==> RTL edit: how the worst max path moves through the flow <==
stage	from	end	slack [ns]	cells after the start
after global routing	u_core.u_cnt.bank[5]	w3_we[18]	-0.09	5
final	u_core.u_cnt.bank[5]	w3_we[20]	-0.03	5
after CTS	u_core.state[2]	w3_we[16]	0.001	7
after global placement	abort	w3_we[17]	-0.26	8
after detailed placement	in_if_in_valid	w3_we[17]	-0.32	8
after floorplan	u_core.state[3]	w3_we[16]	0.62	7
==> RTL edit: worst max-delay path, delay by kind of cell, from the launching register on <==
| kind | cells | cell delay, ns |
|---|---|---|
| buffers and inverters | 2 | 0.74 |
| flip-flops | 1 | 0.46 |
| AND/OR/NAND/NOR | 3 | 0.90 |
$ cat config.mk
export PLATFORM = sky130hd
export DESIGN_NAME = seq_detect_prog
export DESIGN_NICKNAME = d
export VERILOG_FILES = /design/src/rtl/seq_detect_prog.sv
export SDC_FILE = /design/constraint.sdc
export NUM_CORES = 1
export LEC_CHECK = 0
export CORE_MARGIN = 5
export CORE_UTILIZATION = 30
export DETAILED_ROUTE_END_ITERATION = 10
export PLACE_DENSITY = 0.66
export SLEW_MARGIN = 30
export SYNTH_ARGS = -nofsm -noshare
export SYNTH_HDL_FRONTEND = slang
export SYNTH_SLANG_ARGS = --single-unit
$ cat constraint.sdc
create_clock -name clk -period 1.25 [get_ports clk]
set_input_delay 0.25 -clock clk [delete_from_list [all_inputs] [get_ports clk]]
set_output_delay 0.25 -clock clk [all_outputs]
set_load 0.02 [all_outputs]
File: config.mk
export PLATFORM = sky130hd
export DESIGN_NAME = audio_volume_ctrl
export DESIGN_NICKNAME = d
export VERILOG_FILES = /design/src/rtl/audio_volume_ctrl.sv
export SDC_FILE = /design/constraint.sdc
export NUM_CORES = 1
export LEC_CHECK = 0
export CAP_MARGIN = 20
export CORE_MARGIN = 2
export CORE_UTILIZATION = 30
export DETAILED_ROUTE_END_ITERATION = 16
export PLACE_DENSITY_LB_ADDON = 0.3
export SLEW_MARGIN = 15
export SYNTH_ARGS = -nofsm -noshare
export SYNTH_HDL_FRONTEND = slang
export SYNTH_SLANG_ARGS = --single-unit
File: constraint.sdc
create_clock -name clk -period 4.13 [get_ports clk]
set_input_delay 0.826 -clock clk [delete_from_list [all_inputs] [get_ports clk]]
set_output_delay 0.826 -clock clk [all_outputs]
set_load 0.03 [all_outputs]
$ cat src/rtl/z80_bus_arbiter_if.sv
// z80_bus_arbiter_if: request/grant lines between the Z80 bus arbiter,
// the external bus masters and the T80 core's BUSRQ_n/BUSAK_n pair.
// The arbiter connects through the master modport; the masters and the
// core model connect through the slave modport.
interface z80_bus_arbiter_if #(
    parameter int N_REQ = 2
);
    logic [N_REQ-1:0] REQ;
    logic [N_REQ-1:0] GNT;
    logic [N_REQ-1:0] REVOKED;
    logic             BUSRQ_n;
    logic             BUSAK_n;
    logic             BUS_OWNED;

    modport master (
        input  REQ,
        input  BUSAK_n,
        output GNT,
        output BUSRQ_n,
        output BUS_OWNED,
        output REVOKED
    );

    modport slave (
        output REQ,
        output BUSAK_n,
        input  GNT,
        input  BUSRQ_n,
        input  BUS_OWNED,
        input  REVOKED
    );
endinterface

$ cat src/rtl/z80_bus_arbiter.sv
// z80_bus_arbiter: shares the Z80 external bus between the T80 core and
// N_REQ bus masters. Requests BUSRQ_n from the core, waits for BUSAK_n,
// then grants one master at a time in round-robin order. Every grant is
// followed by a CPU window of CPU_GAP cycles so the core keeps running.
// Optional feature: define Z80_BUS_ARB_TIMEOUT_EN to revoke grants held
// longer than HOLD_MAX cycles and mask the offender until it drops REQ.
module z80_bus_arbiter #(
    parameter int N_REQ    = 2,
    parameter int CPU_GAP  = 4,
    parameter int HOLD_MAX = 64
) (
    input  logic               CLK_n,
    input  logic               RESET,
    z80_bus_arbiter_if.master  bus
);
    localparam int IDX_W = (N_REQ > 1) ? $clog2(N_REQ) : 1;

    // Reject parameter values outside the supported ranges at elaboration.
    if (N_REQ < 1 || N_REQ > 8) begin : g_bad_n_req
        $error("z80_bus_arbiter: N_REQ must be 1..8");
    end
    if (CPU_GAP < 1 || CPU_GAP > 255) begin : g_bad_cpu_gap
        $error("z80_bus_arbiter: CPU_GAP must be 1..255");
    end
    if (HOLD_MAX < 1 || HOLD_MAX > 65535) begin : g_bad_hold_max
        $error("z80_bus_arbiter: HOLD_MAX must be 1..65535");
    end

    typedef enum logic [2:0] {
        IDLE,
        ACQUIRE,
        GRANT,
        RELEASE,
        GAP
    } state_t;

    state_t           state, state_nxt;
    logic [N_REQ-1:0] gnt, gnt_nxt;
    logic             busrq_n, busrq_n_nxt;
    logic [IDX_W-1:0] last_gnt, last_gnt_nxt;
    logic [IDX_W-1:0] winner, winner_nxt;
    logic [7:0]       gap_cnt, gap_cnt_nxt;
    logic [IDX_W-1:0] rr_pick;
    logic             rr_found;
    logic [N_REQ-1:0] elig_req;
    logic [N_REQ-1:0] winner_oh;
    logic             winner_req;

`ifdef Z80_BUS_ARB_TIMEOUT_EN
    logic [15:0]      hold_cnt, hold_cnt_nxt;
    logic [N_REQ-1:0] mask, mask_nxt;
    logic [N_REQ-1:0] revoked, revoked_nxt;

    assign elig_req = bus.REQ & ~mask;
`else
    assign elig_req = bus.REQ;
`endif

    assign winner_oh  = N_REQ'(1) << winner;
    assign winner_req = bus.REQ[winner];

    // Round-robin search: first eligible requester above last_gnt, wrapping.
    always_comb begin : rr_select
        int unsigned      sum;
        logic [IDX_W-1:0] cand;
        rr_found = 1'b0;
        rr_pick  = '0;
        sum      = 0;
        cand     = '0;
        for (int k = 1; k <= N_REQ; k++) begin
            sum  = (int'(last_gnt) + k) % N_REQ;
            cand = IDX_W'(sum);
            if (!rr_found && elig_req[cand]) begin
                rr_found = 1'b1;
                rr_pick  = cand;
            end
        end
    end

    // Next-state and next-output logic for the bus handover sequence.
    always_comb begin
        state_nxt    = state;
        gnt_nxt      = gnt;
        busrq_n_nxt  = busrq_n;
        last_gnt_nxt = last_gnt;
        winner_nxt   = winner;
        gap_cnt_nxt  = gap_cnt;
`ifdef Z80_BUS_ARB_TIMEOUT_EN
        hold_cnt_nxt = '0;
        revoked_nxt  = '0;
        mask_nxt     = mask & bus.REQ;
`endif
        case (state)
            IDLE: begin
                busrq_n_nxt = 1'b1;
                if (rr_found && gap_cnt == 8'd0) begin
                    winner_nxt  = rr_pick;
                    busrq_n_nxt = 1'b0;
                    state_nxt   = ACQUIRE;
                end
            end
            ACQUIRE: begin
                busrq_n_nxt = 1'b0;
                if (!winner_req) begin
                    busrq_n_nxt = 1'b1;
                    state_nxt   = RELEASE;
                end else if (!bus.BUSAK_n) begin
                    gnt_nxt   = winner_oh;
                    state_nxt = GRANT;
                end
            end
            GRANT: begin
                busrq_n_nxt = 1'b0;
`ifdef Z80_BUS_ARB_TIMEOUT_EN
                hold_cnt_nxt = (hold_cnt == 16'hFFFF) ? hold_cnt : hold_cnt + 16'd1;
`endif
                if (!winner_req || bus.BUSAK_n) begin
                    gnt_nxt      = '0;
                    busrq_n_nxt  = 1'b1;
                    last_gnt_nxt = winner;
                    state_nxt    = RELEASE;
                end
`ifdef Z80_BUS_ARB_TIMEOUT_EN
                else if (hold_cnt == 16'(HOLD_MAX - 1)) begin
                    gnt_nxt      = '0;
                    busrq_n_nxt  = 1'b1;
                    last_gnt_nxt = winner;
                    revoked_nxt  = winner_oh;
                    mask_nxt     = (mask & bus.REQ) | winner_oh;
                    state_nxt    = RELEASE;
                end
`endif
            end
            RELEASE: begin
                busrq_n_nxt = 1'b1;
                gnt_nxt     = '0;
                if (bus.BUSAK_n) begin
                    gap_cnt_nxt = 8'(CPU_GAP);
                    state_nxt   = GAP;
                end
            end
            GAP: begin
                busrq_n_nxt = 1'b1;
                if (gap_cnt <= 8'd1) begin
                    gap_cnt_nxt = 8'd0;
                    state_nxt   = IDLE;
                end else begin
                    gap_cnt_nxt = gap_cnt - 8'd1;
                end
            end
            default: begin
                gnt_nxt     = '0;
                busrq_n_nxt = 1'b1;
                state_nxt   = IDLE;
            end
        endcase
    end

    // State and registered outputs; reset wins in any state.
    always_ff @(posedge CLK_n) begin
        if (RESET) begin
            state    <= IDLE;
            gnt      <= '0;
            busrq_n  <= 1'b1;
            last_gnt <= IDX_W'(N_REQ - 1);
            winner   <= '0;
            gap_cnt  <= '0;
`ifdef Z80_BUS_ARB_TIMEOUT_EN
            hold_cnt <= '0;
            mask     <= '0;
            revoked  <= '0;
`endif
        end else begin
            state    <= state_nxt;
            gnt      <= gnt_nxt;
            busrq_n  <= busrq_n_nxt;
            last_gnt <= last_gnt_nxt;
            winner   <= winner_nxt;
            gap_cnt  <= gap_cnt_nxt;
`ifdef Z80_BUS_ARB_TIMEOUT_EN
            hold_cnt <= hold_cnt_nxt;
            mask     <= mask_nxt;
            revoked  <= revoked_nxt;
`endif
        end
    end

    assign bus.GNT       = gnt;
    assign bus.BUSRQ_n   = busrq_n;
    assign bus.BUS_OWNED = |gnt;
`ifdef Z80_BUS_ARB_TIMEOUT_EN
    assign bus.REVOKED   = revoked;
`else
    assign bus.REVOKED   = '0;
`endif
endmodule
- - - - -
Aim of the exercise: The lines above that hold the word "RELEASE" are the ones to copy.

Expected answer:
        RELEASE,
                    state_nxt   = RELEASE;
                    state_nxt    = RELEASE;
                    state_nxt    = RELEASE;
            RELEASE: begin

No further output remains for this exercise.